Indien partijen zich met de uitspraak in eerste aanleg niet kunnen verenigen, kunnen zij daarvan in revisie komen (art. 90 R.O.; art. 359 W.v.B.Rv.) bij de H. R. zelf, die dan met 7 leden zit (art. 368 W.v. B.Rv.). De zaak wordt dan opnieuw onderzocht. Het middel is dus een soort hoger* beroep van de H. R. op de H.
R.; vele desbetreffende bepalingen zijn ook van toepassing. De procesorde is aangegeven in de artt. 361-375 W.v.B.Rv.Lit.: R. van Boneval Faure, Het Ned. burg. procesrecht V, 2de dr., blz. 230-237; W. van Rossem, Het Ned. wetb. v. burg. rechtsvord. I, 3de dr. (bew. door R. P. Cleveringa), blz. 595-600.
2. in strafzaken. De Nederlandse wet gebruikt de term: herziening van arresten en vonnissen (art. 457-481 Wetb. van Strafvordering). Indien nl.
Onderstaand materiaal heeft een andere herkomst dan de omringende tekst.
## src/rtl/modn_counter_ctrl.sv

```systemverilog
// Mod-N up-counter sequencer: IDLE/RUN/HOLD/DONE control, one-shot or periodic wrap, status flags.
// Optional prescaler on count advance enabled by defining MODN_CTRL_PRESCALE_EN.
module modn_counter_ctrl #(
    parameter int unsigned W         = 4,
    parameter int unsigned DEFAULT_N = 8,
    parameter int unsigned PCNT_W    = 8
`ifdef MODN_CTRL_PRESCALE_EN
    ,
    parameter int unsigned PRESCALE  = 4
`endif
) (
    input  logic              clk,
    input  logic              reset,
    input  logic              cfg_we,
    input  logic [W-1:0]      cfg_n,
    input  logic              cfg_oneshot,
    input  logic              start,
    input  logic              pause,
    input  logic              stop,
    output logic [W-1:0]      count,
    output logic              tc,
    output logic              busy,
    output logic              done,
    output logic              err,
    output logic [PCNT_W-1:0] periods
);

    typedef enum logic [1:0] {
        S_IDLE = 2'd0,
        S_RUN  = 2'd1,
        S_HOLD = 2'd2,
        S_DONE = 2'd3
    } state_e;

    state_e state_q, state_d;

    logic [W-1:0]      count_q, count_d;
    logic              tc_q, tc_d;
    logic              busy_q, busy_d;
    logic              done_q, done_d;
    logic              err_q, err_d;
    logic [PCNT_W-1:0] periods_q, periods_d;
    logic [W-1:0]      n_q, n_d;
    logic              oneshot_q, oneshot_d;

    logic idle_like;
    logic active;
    logic start_ok;
    logic start_err;
    logic cfg_err;
    logic running;
    logic tick;
    logic wrap;
    logic advance;

    assign idle_like = (state_q == S_IDLE) || (state_q == S_DONE);
    assign active    = (state_q == S_RUN) || (state_q == S_HOLD);
    // A start that coincides with stop is dropped: stop has the highest priority.
    assign start_ok  = start && !stop && idle_like && (n_q != '0);
    assign start_err = start && !stop && idle_like && (n_q == '0);
    assign cfg_err   = cfg_we && active;
    assign running   = (state_q == S_RUN) && !stop && !pause;
    assign wrap      = (count_q == (n_q - W'(1)));
    assign advance   = running && tick;

`ifdef MODN_CTRL_PRESCALE_EN
    localparam int unsigned PS_W = (PRESCALE > 1) ? $clog2(PRESCALE) : 1;

    logic [PS_W-1:0] pre_q, pre_d;

    assign tick = (pre_q == PS_W'(PRESCALE - 1));

    always_comb begin
        pre_d = pre_q;
        if (stop && (state_q != S_IDLE)) begin
            pre_d = '0;
        end else if (start_ok) begin
            pre_d = '0;
        end else if (running) begin
            pre_d = tick ? '0 : pre_q + PS_W'(1);
        end
    end

    always_ff @(posedge clk or negedge reset) begin
        if (!reset) begin
            pre_q <= '0;
        end else begin
            pre_q <= pre_d;
        end
    end
`else
    assign tick = 1'b1;
`endif

    always_ff @(posedge clk or negedge reset) begin
        if (!reset) begin
            state_q <= S_IDLE;
        end else begin
            state_q <= state_d;
        end
    end

    always_comb begin
        state_d = state_q;
        case (state_q)
            S_IDLE: begin
                if (start_ok) state_d = S_RUN;
            end
            S_RUN: begin
                if (stop)                             state_d = S_IDLE;
                else if (pause)                       state_d = S_HOLD;
                else if (advance && wrap && oneshot_q) state_d = S_DONE;
            end
            S_HOLD: begin
                if (stop)       state_d = S_IDLE;
                else if (start) state_d = S_RUN;
            end
            S_DONE: begin
                if (stop)          state_d = S_IDLE;
                else if (start_ok) state_d = S_RUN;
            end
            default: state_d = S_IDLE;
        endcase
    end

    always_comb begin
        count_d   = count_q;
        tc_d      = 1'b0;
        done_d    = done_q;
        periods_d = periods_q;
        err_d     = cfg_err || start_err;
        busy_d    = (state_d == S_RUN) || (state_d == S_HOLD);
        n_d       = n_q;
        oneshot_d = oneshot_q;

        if (stop && (state_q != S_IDLE)) begin
            count_d = '0;
            done_d  = 1'b0;
        end else if (start_ok) begin
            count_d   = '0;
            periods_d = '0;
            done_d    = 1'b0;
        end else if (advance) begin
            if (wrap) begin
                count_d = '0;
                tc_d    = 1'b1;
                if (periods_q != '1) periods_d = periods_q + PCNT_W'(1);
                if (oneshot_q) done_d = 1'b1;
            end else begin
                count_d = count_q + W'(1);
            end
        end

        if (cfg_we && idle_like) begin
            n_d       = cfg_n;
            oneshot_d = cfg_oneshot;
        end
    end

    always_ff @(posedge clk or negedge reset) begin
        if (!reset) begin
            count_q   <= '0;
            tc_q      <= 1'b0;
            busy_q    <= 1'b0;
            done_q    <= 1'b0;
            err_q     <= 1'b0;
            periods_q <= '0;
            n_q       <= W'(DEFAULT_N);
            oneshot_q <= 1'b0;
        end else begin
            count_q   <= count_d;
            tc_q      <= tc_d;
            busy_q    <= busy_d;
            done_q    <= done_d;
            err_q     <= err_d;
            periods_q <= periods_d;
            n_q       <= n_d;
            oneshot_q <= oneshot_d;
        end
    end

    assign count   = count_q;
    assign tc      = tc_q;
    assign busy    = busy_q;
    assign done    = done_q;
    assign err     = err_q;
    assign periods = periods_q;

endmodule

```

## config.mk

```make
export PLATFORM = sky130hd
export DESIGN_NAME = modn_counter_ctrl
export DESIGN_NICKNAME = d
export VERILOG_FILES = /design/src/rtl/modn_counter_ctrl.sv
export SDC_FILE = /design/constraint.sdc
export NUM_CORES = 1
export LEC_CHECK = 0
export CAP_MARGIN = 20
export CORE_ASPECT_RATIO = 1.25
export CORE_MARGIN = 1
export CORE_UTILIZATION = 48
export CTS_BUF_LIST = sky130_fd_sc_hd__clkbuf_8
export DETAILED_ROUTE_END_ITERATION = 8
export PLACE_DENSITY = 0.77
export SYNTH_ARGS = -nofsm -noshare
export SYNTH_HDL_FRONTEND = slang
export SYNTH_SLANG_ARGS = --single-unit
export TNS_END_PERCENT = 10
```

## constraint.sdc

```tcl
create_clock -name clk -period 1.98 [get_ports clk]
set_input_delay 0.198 -clock clk [delete_from_list [all_inputs] [get_ports clk]]
set_output_delay 0.198 -clock clk [all_outputs]
set_load 0.005 [all_outputs]
```

== Word-level counts from Yosys, hierarchy flattened ==
Cells that the tools add are included.
Word-level totals
  flip-flop bits (word level): 23
  bits of input ports: 11
  output and inout port bits: 16
  word-level logic and storage cells: 74
Operators by class
  add/subtract/negate cells: 3
  equality and inequality tests: 7
  mux-type cells: 25
  bitwise operators: 1
  reduce and logical (&&, ||, !) cells: 29
Operators with widths (count)
  two-way mux 8 bit: 4
  two-way mux 4 bit: 4
  two-way mux 2 bit: 7
  logical AND 1 bit: 11
  two-way mux 1 bit: 9
  nonzero test 3 bit: 3
  adder 8 x 1 -> 8 bit, second input constant: 1
  != test 8 bit, second input constant: 1
  one-hot mux 2 bit (4 select lines): 1
  nonzero test 2 bit: 4
  == test 2 bit, second input constant: 3
  adder 4 x 1 -> 4 bit, second input constant: 1
  == test 2 x 1 -> 1 bit, second input constant: 2
  == test 4 bit: 1
  logical NOT 4 bit: 1
  logical OR 1 bit: 4
  AND reduction 4 bit: 1
  nonzero test 4 bit: 1
  subtractor 4 x 1 -> 4 bit, second input constant: 1
  AND reduction 3 bit: 1
  logical NOT 1 bit: 2
  logical NOT 2 bit: 1
  inverter 1 bit: 1

== Longest topological paths before layout ==
Gate-level depths: netlist (run 1).
  depth after elaboration: 11
  gate-level depth with buffers: 8
  mapped depth without buffers: 7

== Least setup slack after synthesis (run 1) ==
Ideal clock, no wire load.
  path kind: flip-flop to flip-flop
  from: register state_q[1]
  to: register count_q[2] (netlist: count[2])
  library setup time: 0.118 ns
  data arrival time: 2.059 ns
  data required time: 1.862 ns
  slack: -0.197 ns
  cell stages (with the launch flop): 8
  buffers on the path: 0
  clock period less this slack: 2.177 ns
  cells stage by stage: dfrtp_1 inv_1 ha_1 or3b_2 nor2_1 nor3_1 o21bai_1 a21o_1
On the way
  longest elaborated chain between the ends: 6
  elaborated cells on any way between the ends: 13
  those cells by class: eq/ne: 2; mux: 2; reduce/logical: 9
RTL lines
  start, declared: RTL line 35  | state_e state_q, state_d;
  start signal, assigned: RTL line 99  | state_q <= state_d;
  == test 2 bit / logical NOT 2 bit (equally long branches): RTL line 56  | assign idle_like = (state_q == S_IDLE) || (state_q == S_DONE);
  logical OR 1 bit: RTL line 56
  logical AND 1 bit (2 in a row): RTL line 59  | assign start_ok = start && !stop && idle_like && (n_q != '0);
  two-way mux 4 bit: RTL line 139  | end else if (start_ok) begin
  two-way mux 4 bit: RTL line 136  | if (stop && (state_q != S_IDLE)) begin
  end signal, assigned: RTL line 171  | count_q <= count_d;
  end, declared: RTL line 37  | logic [W-1:0] count_q, count_d;
Several ways; a longest one is shown, not always the timed one.
A chain may end at the register's enable or synchronous reset.

== Worst setup path after layout (run 1) ==
  from: register n_q[1]
  to: register busy_q (netlist: busy)
On the way
  longest elaborated chain between the ends: 10
  elaborated cells on any way between the ends: 15
  those cells by class: add/sub: 1; eq/ne: 3; mux: 6; reduce/logical: 5
RTL lines
  start, declared: RTL line 43  | logic [W-1:0] n_q, n_d;
  start signal, assigned: RTL line 168  | n_q <= W'(DEFAULT_N);
  start signal, assigned: RTL line 177  | n_q <= n_d;
  subtractor 4 x 1 -> 4 bit: RTL line 63  | assign wrap = (count_q == (n_q - W'(1)));
  == test 4 bit: RTL line 63
  logical AND 1 bit (2 in a row): RTL line 112  | else if (advance && wrap && oneshot_q) state_d = S_DONE;
  two-way mux 2 bit: RTL line 112
  two-way mux 2 bit: RTL line 111  | else if (pause) state_d = S_HOLD;
  two-way mux 2 bit: RTL line 110  | if (stop) state_d = S_IDLE;
  one-hot mux 2 bit (4 select lines) *: RTL line 105  | case (state_q)
  named net state_d[1]: RTL line 35
  == test 2 x 1 -> 1 bit / == test 2 bit (equally long branches): RTL line 132  | busy_d = (state_d == S_RUN) || (state_d == S_HOLD);
  logical OR 1 bit *: RTL line 132
  named net busy_d: RTL line 39  | logic busy_q, busy_d;
  end signal, assigned: RTL line 173  | busy_q <= busy_d;
  end, declared: RTL line 39
Mark *: on every way through the listed nets, which the timed path passes. The rest lies on a longest branch.
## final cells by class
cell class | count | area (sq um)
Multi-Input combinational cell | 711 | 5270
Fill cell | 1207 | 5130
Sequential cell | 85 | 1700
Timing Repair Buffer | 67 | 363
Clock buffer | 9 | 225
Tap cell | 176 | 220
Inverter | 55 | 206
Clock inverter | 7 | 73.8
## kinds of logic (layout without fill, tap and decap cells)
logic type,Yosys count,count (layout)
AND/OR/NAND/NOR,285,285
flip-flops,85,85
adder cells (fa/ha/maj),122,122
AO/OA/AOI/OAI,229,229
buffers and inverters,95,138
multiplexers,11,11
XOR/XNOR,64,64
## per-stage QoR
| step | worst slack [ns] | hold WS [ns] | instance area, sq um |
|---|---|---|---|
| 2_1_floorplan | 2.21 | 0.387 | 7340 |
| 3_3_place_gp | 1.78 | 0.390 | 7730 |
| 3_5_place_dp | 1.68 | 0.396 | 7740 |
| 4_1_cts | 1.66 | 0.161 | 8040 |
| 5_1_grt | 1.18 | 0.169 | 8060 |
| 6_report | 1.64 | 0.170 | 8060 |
==> config.mk <==
export PLATFORM = sky130hd
export DESIGN_NAME = iob_byte_packer_flat
export DESIGN_NICKNAME = d
export VERILOG_FILES = /design/src/rtl/iob_byte_packer_pkg.sv /design/src/rtl/iob_byte_packer_if.sv /design/src/rtl/iob_byte_packer_outreg.sv /design/src/rtl/iob_byte_packer.sv /design/src/flat_wrapper.sv
export SDC_FILE = /design/constraint.sdc
export NUM_CORES = 1
export LEC_CHECK = 0
export ABC_AREA = 1
export CORE_AREA = 2 2 81 114
export CTS_CLUSTER_SIZE = 40
export DETAILED_ROUTE_END_ITERATION = 7
export DIE_AREA = 0 0 83 116
export PLACE_DENSITY = 0.76
export SLEW_MARGIN = 20
export SYNTH_ARGS = -nofsm -noshare
export SYNTH_HDL_FRONTEND = slang
export SYNTH_SLANG_ARGS = --single-unit
==> constraint.sdc <==
create_clock -name clk -period 3.6 [get_ports clk]
set_clock_uncertainty 0.1 [all_clocks]
set_input_delay 1.08 -clock clk [delete_from_list [all_inputs] [get_ports clk]]
set_output_delay 1.08 -clock clk [all_outputs]
set_load 0.1 [all_outputs]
1. een arrest of vonnis in hoogste instantie is gewezen en dus in kracht van gewijsde is gegaan en er blijkt van een omstandigheid, die bij het onderzoek ter terechtzitting de rechter niet bekend was en die, op zich zelve of in verband met de vroeger geleverde bewijzen, ernstige twijfel doet ontstaan aan de juistheid der uitspraak en, ware zij bekend geweest, zoude hebben kunnen leiden tot vrijspraak van de veroordeelde, of tot ontslag van rechtsvervolging op grond dat de dader niet strafbaar was of tot niet ontvankelijkverklaring van het Openbaar Ministerie of tot toepasselijkverklaring van een minder zware strafbepaling; of indien
2. bij onderscheiden arresten of vonnissen bewezenverklaringen zijn uitgesproken, die niet zijn overeen te brengen, kan dat aanleiding geven tot herziening (revisie) van de vonnissen of arresten. De aanvrage hiertoe wordt bij de Hoge Raad aangebracht door het indienen van een vordering door de Procureur-Generaal bij dat College of van een verzoekschrift door een veroordeelde of diens raadsman. De Hoge Raad kan terstond of na een door hem bevolen onderzoek beslissen, of hij de aanvrage gegrond oordeelt. Acht hij de aanvrage gegrond, dan verwijst hij de zaak naar een Gerechtshof, dat nog niet over de zaak heeft geoordeeld, om opnieuw recht te doen.